(Items from a data source)
========================================
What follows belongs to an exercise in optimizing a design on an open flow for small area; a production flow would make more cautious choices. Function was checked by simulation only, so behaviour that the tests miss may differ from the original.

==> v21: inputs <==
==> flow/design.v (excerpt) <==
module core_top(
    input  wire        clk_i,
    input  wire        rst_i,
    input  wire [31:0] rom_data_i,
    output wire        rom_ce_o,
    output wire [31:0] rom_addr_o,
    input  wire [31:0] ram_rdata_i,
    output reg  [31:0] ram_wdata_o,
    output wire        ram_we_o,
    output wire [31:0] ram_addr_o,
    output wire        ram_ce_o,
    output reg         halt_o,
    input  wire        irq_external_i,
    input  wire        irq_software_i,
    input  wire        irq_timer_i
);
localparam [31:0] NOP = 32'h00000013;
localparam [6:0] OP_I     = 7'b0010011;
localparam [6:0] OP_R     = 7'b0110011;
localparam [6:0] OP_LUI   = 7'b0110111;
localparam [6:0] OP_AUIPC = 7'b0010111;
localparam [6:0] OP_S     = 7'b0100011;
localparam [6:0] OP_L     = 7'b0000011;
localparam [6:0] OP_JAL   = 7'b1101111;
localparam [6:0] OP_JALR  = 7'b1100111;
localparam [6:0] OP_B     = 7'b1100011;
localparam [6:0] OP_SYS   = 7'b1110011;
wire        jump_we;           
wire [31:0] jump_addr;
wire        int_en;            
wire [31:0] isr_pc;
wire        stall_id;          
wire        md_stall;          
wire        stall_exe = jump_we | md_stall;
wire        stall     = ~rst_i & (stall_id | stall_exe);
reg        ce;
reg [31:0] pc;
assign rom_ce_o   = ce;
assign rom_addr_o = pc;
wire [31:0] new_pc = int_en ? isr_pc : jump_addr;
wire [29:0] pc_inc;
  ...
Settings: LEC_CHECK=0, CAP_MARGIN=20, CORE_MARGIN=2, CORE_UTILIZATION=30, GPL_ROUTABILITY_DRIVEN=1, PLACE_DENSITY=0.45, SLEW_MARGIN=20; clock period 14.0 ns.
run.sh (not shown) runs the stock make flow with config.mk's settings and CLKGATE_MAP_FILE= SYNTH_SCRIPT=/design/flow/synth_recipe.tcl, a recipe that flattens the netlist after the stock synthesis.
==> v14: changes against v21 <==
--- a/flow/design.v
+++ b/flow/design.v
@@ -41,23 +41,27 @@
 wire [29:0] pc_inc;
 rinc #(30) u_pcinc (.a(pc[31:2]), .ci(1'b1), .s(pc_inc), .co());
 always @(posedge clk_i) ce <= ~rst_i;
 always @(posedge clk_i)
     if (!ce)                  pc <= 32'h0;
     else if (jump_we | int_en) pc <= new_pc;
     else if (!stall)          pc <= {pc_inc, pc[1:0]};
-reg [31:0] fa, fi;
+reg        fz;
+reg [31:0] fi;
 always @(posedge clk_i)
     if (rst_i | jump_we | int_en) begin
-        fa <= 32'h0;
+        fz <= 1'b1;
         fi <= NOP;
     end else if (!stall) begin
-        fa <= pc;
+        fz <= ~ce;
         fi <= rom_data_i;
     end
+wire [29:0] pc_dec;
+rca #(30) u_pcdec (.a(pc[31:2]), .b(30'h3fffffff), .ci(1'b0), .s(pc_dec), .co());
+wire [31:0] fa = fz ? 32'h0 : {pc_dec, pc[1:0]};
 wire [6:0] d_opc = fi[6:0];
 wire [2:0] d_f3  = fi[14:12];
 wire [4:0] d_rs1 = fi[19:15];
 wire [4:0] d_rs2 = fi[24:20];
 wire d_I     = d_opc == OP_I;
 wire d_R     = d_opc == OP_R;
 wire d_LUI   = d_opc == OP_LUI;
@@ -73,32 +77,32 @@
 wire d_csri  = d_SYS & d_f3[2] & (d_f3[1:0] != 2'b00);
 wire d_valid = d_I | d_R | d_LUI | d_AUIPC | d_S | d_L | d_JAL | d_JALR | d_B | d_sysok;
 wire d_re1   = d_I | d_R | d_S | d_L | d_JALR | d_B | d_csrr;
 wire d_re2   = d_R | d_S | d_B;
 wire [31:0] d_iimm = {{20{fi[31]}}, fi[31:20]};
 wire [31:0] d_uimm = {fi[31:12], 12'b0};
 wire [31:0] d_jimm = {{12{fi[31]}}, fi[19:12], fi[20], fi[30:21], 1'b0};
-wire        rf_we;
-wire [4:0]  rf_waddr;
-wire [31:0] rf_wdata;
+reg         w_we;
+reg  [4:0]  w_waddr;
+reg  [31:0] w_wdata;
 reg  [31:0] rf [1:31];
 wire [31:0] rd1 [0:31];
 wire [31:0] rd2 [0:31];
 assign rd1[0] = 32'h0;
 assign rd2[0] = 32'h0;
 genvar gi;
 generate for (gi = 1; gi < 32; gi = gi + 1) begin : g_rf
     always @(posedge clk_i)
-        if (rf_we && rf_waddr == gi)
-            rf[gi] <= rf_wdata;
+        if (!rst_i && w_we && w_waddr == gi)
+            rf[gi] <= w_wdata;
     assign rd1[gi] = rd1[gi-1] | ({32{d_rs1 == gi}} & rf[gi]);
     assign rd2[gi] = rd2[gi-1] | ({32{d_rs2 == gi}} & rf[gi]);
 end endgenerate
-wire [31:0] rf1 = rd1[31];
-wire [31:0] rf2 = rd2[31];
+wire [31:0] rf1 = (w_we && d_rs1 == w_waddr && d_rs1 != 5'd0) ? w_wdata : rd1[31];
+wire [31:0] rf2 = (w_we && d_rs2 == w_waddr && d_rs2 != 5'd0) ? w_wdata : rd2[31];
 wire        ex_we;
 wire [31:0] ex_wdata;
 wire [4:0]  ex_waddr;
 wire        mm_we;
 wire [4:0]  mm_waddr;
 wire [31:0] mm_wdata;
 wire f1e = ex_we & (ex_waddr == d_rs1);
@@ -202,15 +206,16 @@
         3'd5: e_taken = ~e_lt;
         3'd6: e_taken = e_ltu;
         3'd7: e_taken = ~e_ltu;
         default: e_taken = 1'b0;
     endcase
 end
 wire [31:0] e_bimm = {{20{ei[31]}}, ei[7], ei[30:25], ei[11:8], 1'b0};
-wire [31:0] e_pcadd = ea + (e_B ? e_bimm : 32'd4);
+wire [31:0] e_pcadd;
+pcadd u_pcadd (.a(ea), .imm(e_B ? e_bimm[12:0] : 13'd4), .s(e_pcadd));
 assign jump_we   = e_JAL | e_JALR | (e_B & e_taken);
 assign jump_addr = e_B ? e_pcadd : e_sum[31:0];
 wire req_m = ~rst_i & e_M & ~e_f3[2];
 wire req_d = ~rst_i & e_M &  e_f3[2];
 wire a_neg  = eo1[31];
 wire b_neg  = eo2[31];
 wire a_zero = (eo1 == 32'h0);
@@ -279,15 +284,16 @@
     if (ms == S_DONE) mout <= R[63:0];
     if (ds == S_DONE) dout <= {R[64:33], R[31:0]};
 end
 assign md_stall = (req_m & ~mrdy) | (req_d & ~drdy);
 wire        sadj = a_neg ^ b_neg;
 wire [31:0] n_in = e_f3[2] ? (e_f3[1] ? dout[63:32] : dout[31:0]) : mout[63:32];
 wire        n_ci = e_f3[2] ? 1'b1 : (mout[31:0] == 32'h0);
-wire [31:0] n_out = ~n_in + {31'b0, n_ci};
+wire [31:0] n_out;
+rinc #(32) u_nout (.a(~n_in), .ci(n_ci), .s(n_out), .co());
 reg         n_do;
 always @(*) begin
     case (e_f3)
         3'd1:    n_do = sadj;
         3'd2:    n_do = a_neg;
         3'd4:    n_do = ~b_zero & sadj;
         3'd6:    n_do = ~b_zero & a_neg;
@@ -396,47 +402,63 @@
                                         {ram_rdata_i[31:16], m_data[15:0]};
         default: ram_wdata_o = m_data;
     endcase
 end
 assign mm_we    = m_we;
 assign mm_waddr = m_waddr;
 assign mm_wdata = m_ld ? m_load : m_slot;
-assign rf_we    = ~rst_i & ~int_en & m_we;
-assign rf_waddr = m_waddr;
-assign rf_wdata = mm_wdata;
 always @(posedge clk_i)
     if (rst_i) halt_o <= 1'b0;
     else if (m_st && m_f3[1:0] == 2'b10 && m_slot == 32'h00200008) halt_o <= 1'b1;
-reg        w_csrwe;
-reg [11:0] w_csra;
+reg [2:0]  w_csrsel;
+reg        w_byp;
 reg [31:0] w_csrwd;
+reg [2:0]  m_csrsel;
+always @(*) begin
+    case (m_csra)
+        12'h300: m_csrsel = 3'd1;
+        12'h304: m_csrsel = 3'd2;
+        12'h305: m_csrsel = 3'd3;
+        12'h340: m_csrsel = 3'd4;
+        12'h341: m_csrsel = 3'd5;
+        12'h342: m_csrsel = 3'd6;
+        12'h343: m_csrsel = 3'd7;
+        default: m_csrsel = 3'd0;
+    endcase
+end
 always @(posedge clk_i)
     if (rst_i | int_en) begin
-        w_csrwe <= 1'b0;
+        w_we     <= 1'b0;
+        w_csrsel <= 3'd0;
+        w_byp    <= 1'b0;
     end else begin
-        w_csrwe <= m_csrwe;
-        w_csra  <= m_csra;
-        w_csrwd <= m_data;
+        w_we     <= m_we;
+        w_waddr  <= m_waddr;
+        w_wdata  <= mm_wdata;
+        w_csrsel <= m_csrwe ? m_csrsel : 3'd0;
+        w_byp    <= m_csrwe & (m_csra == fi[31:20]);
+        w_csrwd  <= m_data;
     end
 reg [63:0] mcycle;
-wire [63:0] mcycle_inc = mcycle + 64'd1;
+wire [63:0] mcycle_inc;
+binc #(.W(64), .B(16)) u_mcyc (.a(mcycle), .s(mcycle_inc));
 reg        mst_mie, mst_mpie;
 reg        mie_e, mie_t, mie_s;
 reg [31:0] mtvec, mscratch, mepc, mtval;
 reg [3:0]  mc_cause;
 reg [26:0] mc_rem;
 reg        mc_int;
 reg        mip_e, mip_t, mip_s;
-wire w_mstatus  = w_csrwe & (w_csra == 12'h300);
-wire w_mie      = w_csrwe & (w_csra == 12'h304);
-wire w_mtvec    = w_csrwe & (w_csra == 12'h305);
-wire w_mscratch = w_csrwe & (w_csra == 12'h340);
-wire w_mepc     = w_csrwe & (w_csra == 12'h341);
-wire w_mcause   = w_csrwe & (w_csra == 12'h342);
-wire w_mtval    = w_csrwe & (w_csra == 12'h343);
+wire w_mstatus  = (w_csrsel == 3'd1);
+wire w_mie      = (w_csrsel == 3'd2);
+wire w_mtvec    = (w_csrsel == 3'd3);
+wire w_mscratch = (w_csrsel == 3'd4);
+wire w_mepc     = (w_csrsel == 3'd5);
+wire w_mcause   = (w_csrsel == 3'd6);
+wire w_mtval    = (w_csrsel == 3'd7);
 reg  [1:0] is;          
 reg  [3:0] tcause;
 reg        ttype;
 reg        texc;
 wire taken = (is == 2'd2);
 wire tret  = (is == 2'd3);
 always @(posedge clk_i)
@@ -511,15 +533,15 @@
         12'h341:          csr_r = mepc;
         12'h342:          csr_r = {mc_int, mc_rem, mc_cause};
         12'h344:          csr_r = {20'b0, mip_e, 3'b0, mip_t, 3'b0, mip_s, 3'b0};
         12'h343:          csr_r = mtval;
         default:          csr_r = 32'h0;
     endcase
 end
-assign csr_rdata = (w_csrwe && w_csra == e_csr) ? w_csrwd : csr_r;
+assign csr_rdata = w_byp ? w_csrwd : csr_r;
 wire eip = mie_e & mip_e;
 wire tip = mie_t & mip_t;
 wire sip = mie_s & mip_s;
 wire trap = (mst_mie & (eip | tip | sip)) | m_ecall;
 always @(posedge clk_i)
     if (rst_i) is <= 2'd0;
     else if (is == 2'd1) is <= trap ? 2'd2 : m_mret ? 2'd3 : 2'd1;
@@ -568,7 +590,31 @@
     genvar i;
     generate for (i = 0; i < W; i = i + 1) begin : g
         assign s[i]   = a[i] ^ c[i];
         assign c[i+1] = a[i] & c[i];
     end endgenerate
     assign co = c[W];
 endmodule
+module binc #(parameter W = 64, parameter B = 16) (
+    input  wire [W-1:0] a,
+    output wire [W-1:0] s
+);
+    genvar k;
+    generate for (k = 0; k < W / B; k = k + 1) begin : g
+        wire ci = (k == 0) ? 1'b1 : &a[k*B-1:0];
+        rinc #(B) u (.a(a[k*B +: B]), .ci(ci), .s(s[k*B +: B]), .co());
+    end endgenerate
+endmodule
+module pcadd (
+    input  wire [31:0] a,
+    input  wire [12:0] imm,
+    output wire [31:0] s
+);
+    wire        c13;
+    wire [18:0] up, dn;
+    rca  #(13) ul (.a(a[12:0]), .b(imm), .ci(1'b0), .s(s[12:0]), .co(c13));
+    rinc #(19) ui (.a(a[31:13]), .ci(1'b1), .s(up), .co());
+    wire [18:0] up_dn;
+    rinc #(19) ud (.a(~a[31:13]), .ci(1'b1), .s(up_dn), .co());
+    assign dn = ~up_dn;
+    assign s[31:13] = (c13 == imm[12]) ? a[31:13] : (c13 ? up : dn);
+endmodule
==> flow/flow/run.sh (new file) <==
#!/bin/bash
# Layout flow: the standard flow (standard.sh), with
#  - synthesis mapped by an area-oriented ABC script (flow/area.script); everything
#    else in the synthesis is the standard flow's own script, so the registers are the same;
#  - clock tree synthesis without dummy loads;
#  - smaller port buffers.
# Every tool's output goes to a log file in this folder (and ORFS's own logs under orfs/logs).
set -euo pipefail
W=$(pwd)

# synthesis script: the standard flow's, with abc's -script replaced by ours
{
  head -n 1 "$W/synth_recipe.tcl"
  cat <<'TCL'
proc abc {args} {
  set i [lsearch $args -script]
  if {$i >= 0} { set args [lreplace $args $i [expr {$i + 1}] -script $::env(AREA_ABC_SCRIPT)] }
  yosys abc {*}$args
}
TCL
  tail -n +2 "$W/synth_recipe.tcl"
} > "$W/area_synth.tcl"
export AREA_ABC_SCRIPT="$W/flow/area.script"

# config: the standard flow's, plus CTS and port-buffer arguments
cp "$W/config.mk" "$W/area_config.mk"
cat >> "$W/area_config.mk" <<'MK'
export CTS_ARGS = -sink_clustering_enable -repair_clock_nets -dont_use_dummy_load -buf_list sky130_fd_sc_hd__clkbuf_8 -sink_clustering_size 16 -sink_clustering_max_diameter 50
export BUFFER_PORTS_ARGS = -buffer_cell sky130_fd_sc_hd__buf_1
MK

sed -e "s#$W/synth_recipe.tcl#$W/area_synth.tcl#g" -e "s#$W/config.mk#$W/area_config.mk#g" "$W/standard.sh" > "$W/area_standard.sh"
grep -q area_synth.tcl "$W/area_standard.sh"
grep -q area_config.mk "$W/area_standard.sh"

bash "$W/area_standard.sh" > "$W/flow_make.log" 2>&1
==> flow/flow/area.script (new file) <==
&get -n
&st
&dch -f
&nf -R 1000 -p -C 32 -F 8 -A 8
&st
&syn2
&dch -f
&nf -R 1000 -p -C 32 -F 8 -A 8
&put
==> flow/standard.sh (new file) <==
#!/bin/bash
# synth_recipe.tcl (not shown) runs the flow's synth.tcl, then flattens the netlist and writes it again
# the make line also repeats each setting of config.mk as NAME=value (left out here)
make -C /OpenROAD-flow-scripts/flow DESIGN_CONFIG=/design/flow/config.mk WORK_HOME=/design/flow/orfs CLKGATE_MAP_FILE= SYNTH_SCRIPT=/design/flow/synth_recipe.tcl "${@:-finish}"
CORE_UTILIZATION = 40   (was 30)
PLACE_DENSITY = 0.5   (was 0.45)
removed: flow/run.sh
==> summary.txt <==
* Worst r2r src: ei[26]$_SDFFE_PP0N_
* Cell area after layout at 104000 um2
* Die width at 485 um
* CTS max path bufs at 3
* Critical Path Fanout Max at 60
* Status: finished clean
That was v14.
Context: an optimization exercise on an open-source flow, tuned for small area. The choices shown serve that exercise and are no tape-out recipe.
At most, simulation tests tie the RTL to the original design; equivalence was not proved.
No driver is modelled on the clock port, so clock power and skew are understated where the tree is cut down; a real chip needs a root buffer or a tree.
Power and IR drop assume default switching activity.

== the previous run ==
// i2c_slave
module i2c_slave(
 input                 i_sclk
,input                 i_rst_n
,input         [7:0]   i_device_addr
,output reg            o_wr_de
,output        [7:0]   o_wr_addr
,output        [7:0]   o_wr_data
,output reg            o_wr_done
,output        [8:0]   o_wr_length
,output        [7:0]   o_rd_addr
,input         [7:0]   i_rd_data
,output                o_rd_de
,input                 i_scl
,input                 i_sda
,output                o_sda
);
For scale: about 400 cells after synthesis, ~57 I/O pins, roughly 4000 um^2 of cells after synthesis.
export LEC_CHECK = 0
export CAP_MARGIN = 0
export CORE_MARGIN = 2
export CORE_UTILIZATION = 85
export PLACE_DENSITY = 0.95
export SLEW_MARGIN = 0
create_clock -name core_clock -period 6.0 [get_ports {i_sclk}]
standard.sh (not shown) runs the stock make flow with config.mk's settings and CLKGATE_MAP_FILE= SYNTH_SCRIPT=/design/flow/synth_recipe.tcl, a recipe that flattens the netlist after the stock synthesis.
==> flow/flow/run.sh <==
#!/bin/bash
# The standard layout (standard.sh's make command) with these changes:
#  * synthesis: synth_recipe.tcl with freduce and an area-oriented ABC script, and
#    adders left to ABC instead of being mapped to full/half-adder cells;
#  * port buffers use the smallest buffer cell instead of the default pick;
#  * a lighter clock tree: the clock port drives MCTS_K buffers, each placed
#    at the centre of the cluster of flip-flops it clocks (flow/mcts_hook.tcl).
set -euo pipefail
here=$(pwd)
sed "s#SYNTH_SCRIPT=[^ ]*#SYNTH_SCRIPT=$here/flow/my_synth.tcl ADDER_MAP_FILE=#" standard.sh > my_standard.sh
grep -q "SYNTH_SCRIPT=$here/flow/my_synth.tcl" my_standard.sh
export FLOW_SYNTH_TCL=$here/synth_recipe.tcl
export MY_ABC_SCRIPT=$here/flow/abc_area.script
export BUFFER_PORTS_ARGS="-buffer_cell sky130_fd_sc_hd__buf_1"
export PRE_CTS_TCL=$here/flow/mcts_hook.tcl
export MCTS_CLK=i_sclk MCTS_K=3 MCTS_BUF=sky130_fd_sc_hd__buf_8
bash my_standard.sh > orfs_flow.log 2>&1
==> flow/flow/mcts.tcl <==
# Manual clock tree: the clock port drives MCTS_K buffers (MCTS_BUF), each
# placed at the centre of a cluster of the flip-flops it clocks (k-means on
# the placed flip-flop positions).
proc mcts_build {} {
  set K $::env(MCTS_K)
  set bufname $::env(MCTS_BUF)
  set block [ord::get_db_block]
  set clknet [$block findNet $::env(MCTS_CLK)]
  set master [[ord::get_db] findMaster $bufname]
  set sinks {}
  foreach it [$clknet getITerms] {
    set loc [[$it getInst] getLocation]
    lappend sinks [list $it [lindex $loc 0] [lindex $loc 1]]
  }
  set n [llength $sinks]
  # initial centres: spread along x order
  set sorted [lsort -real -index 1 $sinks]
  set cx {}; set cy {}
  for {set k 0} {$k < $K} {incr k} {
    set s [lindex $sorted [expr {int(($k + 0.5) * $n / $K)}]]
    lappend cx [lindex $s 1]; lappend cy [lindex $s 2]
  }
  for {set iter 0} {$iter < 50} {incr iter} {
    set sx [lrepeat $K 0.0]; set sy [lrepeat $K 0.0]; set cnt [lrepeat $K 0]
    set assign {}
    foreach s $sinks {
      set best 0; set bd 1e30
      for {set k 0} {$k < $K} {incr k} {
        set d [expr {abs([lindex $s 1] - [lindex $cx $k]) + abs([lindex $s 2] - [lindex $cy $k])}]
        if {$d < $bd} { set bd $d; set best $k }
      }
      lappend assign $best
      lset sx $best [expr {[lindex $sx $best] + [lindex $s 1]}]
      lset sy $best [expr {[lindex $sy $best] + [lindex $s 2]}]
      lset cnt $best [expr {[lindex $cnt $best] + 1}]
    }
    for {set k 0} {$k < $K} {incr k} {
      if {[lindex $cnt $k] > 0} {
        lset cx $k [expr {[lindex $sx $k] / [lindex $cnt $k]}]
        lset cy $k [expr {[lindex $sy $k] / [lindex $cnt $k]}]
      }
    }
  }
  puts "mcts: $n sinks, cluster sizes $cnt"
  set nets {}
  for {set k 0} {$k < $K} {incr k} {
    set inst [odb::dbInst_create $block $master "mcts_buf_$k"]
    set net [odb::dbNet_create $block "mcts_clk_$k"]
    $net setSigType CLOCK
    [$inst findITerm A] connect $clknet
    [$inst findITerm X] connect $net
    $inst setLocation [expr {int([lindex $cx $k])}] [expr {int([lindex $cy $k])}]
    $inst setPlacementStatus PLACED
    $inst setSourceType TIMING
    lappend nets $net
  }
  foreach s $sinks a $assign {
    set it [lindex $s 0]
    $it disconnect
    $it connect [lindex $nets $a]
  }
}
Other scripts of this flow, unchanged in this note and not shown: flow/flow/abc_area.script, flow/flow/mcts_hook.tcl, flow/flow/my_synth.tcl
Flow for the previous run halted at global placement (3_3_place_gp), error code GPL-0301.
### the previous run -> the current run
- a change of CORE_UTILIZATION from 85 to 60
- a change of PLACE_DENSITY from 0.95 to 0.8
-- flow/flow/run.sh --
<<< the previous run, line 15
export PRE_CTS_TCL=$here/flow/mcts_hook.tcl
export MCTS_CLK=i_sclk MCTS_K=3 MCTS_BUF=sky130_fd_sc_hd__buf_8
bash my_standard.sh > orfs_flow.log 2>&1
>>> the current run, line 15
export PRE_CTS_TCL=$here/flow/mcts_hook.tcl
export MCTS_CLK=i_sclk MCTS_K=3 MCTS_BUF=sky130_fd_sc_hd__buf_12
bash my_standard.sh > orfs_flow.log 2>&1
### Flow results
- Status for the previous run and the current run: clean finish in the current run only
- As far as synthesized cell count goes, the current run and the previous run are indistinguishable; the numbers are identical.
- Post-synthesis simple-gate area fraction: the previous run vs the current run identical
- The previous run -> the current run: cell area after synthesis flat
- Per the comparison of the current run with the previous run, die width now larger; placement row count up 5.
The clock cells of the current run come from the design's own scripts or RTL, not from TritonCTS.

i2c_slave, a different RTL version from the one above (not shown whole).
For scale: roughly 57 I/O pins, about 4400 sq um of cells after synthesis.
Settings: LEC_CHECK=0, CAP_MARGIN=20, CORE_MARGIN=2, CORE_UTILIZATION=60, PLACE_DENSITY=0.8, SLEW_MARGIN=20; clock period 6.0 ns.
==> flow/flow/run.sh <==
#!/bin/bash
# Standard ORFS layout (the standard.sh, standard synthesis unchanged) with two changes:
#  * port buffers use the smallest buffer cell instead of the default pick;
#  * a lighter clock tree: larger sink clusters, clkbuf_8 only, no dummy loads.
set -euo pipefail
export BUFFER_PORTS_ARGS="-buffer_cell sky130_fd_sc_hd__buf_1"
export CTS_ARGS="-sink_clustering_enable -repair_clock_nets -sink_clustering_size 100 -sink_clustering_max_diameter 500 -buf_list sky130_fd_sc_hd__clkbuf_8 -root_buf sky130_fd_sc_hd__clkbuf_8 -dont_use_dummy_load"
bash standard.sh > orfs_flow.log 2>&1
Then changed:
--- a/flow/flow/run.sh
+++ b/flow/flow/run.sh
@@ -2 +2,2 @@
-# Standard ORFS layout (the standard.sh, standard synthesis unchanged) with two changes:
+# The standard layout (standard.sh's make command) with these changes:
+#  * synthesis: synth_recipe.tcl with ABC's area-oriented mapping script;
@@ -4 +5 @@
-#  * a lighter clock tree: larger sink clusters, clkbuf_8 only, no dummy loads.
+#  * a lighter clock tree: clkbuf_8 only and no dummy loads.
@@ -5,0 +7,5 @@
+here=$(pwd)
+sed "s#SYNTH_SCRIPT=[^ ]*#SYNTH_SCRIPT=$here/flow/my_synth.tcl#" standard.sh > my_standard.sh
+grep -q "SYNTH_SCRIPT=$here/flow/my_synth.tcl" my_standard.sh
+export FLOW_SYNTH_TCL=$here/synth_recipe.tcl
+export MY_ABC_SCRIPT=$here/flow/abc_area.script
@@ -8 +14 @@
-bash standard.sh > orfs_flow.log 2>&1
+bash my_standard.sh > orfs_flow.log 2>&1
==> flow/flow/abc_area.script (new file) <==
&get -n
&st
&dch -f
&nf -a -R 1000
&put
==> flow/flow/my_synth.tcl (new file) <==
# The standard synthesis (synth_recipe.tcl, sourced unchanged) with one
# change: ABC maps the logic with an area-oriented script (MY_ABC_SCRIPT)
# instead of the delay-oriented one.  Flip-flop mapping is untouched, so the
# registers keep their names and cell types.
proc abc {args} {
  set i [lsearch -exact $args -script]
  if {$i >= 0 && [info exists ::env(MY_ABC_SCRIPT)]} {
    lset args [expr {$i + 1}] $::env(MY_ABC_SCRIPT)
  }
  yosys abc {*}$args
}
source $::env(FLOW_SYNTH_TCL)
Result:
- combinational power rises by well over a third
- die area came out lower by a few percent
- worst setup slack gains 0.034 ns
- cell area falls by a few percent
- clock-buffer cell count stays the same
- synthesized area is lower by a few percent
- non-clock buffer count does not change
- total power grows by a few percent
========================================
* [What you need to do] There is a line with "-41,23 +41,27 @@" and a line with "wire [31:0] d_uimm" above. Copy exactly those two lines and all lines between them, with nothing else.

* [Answer for the task]
@@ -41,23 +41,27 @@
 wire [29:0] pc_inc;
 rinc #(30) u_pcinc (.a(pc[31:2]), .ci(1'b1), .s(pc_inc), .co());
 always @(posedge clk_i) ce <= ~rst_i;
 always @(posedge clk_i)
     if (!ce)                  pc <= 32'h0;
     else if (jump_we | int_en) pc <= new_pc;
     else if (!stall)          pc <= {pc_inc, pc[1:0]};
-reg [31:0] fa, fi;
+reg        fz;
+reg [31:0] fi;
 always @(posedge clk_i)
     if (rst_i | jump_we | int_en) begin
-        fa <= 32'h0;
+        fz <= 1'b1;
         fi <= NOP;
     end else if (!stall) begin
-        fa <= pc;
+        fz <= ~ce;
         fi <= rom_data_i;
     end
+wire [29:0] pc_dec;
+rca #(30) u_pcdec (.a(pc[31:2]), .b(30'h3fffffff), .ci(1'b0), .s(pc_dec), .co());
+wire [31:0] fa = fz ? 32'h0 : {pc_dec, pc[1:0]};
 wire [6:0] d_opc = fi[6:0];
 wire [2:0] d_f3  = fi[14:12];
 wire [4:0] d_rs1 = fi[19:15];
 wire [4:0] d_rs2 = fi[24:20];
 wire d_I     = d_opc == OP_I;
 wire d_R     = d_opc == OP_R;
 wire d_LUI   = d_opc == OP_LUI;
@@ -73,32 +77,32 @@
 wire d_csri  = d_SYS & d_f3[2] & (d_f3[1:0] != 2'b00);
 wire d_valid = d_I | d_R | d_LUI | d_AUIPC | d_S | d_L | d_JAL | d_JALR | d_B | d_sysok;
 wire d_re1   = d_I | d_R | d_S | d_L | d_JALR | d_B | d_csrr;
 wire d_re2   = d_R | d_S | d_B;
 wire [31:0] d_iimm = {{20{fi[31]}}, fi[31:20]};
 wire [31:0] d_uimm = {fi[31:12], 12'b0};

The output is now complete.